--- Entries provided ---
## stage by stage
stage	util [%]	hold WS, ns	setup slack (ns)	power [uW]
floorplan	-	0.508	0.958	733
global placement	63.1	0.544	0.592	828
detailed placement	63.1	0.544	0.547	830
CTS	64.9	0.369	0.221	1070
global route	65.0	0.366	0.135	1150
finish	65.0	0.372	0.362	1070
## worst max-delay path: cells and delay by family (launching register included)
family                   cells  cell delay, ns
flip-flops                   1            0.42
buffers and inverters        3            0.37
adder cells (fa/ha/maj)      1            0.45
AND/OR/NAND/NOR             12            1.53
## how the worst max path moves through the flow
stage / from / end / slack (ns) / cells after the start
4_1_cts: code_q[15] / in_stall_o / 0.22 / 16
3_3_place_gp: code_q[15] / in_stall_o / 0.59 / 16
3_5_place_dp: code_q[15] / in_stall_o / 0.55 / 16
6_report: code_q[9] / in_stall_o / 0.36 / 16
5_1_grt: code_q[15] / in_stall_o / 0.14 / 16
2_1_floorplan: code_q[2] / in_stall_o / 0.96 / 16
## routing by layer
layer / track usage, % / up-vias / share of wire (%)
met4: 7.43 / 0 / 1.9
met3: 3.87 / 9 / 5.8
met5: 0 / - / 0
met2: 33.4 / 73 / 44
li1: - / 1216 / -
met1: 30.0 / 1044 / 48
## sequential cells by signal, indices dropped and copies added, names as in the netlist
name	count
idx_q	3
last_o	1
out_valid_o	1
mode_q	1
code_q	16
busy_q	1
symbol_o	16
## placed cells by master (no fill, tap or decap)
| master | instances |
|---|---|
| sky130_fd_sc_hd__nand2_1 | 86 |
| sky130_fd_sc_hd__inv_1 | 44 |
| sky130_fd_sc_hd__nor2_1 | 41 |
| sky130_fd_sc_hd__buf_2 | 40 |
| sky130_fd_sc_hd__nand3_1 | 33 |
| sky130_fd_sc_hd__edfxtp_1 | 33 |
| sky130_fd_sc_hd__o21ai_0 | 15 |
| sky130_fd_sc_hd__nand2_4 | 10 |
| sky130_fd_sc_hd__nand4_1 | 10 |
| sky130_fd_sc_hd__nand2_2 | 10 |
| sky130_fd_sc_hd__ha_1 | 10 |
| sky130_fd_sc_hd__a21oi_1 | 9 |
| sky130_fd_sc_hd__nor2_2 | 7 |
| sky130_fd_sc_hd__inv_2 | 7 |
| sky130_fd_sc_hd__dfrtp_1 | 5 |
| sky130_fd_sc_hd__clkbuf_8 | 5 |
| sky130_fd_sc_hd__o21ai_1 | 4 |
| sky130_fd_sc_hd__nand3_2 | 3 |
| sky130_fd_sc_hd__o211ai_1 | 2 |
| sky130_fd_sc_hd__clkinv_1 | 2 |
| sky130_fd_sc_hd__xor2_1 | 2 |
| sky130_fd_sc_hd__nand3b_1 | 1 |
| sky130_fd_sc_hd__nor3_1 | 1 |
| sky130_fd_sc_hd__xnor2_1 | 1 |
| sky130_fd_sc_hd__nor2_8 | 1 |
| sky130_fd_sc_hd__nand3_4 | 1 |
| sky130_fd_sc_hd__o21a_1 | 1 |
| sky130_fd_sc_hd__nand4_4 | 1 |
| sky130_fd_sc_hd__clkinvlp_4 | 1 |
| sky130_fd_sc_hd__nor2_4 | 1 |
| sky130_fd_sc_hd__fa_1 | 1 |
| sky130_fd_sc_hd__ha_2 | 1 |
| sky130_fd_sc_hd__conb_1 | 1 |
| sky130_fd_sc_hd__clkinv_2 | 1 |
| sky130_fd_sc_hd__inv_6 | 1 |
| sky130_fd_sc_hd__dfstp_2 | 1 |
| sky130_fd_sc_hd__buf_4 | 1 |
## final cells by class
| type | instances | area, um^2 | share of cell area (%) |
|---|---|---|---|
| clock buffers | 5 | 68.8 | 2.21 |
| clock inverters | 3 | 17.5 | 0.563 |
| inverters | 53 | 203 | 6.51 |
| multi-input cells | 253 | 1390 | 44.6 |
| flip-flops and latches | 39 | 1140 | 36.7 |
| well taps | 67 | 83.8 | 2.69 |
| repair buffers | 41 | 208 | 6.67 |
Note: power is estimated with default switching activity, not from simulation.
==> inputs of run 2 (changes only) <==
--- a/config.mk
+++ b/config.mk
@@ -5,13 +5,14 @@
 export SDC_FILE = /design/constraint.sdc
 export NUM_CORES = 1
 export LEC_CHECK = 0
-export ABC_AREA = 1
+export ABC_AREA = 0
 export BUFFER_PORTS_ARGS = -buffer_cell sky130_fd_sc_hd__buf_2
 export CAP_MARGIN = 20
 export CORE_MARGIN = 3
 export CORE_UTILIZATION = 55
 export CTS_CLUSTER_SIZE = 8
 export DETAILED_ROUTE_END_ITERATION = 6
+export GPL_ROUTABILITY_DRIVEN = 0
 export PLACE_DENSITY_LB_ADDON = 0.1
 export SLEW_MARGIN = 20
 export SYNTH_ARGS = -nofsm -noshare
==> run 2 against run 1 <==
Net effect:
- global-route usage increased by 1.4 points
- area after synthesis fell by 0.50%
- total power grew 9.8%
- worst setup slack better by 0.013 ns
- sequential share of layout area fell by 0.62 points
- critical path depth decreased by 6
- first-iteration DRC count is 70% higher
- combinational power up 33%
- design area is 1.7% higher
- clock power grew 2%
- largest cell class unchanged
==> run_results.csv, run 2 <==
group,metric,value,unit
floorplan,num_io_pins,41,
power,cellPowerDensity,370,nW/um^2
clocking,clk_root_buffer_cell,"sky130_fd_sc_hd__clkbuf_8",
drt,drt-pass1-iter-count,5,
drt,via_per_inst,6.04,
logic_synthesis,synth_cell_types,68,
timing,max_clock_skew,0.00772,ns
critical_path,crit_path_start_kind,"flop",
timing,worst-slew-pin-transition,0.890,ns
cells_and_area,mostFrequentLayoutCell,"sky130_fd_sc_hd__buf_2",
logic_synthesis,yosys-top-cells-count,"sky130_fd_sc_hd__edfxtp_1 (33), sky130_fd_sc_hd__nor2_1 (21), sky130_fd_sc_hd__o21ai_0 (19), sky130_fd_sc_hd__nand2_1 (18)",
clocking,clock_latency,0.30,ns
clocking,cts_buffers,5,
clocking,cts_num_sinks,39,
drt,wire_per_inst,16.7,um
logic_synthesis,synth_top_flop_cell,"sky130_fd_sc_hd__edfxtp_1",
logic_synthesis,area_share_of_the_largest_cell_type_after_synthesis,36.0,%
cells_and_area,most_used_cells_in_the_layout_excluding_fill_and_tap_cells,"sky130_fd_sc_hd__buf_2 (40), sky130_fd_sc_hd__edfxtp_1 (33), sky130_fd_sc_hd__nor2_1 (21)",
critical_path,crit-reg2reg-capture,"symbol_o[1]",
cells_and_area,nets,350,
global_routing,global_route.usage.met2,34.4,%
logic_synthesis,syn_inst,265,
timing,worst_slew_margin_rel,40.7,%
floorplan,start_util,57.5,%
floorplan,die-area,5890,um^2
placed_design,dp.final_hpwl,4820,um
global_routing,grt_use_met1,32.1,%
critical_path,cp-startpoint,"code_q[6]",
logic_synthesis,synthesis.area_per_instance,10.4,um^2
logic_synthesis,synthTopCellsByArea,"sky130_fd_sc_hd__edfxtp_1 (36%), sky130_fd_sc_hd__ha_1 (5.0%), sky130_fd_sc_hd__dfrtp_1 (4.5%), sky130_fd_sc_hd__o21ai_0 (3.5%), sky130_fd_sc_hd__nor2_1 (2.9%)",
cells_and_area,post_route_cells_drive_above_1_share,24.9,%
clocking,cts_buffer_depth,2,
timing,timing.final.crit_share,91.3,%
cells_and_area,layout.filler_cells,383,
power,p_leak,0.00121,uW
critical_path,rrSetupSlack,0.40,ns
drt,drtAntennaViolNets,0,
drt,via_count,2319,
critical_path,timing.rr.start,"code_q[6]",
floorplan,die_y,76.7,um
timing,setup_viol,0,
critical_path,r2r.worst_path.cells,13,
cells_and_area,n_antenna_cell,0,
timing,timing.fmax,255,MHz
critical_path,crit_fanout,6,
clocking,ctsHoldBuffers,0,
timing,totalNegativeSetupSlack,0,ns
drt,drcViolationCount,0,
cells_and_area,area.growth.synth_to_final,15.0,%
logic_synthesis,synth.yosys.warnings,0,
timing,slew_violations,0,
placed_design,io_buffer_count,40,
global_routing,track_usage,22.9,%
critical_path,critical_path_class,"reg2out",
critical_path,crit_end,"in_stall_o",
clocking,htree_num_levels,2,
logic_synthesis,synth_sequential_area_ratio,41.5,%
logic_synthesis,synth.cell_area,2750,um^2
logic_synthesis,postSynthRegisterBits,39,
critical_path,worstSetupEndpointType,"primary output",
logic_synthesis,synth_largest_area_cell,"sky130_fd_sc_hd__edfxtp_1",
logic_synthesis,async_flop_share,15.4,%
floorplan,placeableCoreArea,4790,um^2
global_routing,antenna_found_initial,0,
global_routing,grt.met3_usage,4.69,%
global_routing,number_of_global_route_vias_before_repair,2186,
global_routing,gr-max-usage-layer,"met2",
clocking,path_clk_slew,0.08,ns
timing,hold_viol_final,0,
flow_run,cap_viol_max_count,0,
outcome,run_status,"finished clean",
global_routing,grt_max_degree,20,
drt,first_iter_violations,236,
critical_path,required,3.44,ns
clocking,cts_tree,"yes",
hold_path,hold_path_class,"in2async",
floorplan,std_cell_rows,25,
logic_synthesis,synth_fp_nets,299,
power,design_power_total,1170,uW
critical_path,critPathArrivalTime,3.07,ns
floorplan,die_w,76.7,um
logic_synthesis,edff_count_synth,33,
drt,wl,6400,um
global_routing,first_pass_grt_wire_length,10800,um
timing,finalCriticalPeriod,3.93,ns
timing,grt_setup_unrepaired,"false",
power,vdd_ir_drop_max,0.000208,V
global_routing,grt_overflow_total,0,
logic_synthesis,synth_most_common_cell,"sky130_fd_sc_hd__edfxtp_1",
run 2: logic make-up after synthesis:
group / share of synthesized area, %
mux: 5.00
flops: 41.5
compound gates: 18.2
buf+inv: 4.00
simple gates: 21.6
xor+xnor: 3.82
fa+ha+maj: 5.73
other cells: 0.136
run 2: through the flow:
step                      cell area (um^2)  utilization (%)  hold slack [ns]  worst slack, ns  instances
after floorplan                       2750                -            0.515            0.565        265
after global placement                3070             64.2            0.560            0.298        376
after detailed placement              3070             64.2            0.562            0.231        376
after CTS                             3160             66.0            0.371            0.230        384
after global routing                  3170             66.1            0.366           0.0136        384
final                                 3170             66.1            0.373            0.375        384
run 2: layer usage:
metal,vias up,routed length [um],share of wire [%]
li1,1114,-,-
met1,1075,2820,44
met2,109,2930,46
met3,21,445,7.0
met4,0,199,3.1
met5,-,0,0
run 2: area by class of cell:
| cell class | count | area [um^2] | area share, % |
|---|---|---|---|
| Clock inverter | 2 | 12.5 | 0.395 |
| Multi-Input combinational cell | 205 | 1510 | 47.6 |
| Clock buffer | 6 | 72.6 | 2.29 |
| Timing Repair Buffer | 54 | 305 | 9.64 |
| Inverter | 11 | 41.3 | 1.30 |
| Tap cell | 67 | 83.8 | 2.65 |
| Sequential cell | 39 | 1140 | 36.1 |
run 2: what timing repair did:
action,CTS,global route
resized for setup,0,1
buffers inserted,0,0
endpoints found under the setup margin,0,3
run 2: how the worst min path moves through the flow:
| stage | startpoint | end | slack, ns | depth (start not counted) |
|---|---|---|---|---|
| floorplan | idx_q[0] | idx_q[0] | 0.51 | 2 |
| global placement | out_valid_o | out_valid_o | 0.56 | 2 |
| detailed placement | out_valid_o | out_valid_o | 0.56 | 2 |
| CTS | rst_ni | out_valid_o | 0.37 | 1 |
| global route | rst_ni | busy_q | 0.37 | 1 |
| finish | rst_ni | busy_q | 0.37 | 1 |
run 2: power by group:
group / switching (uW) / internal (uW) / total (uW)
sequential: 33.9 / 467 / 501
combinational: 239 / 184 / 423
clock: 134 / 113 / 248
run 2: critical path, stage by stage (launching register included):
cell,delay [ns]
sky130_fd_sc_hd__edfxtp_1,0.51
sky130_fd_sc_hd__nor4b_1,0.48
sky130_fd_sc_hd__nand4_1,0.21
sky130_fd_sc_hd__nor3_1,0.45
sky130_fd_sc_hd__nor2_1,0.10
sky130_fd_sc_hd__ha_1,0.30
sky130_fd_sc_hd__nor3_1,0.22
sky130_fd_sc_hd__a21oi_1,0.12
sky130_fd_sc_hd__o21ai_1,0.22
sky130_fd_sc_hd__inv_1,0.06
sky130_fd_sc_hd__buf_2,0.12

--- Instructions to follow ---
From the records above, repeat exactly the lines from the one with "logic_synthesis,synth_sequential_area_ratio,41.5,%" through the one with "floorplan,placeableCoreArea,4790,um^2", both included.

--- Written answer ---
logic_synthesis,synth_sequential_area_ratio,41.5,%
logic_synthesis,synth.cell_area,2750,um^2
logic_synthesis,postSynthRegisterBits,39,
critical_path,worstSetupEndpointType,"primary output",
logic_synthesis,synth_largest_area_cell,"sky130_fd_sc_hd__edfxtp_1",
logic_synthesis,async_flop_share,15.4,%
floorplan,placeableCoreArea,4790,um^2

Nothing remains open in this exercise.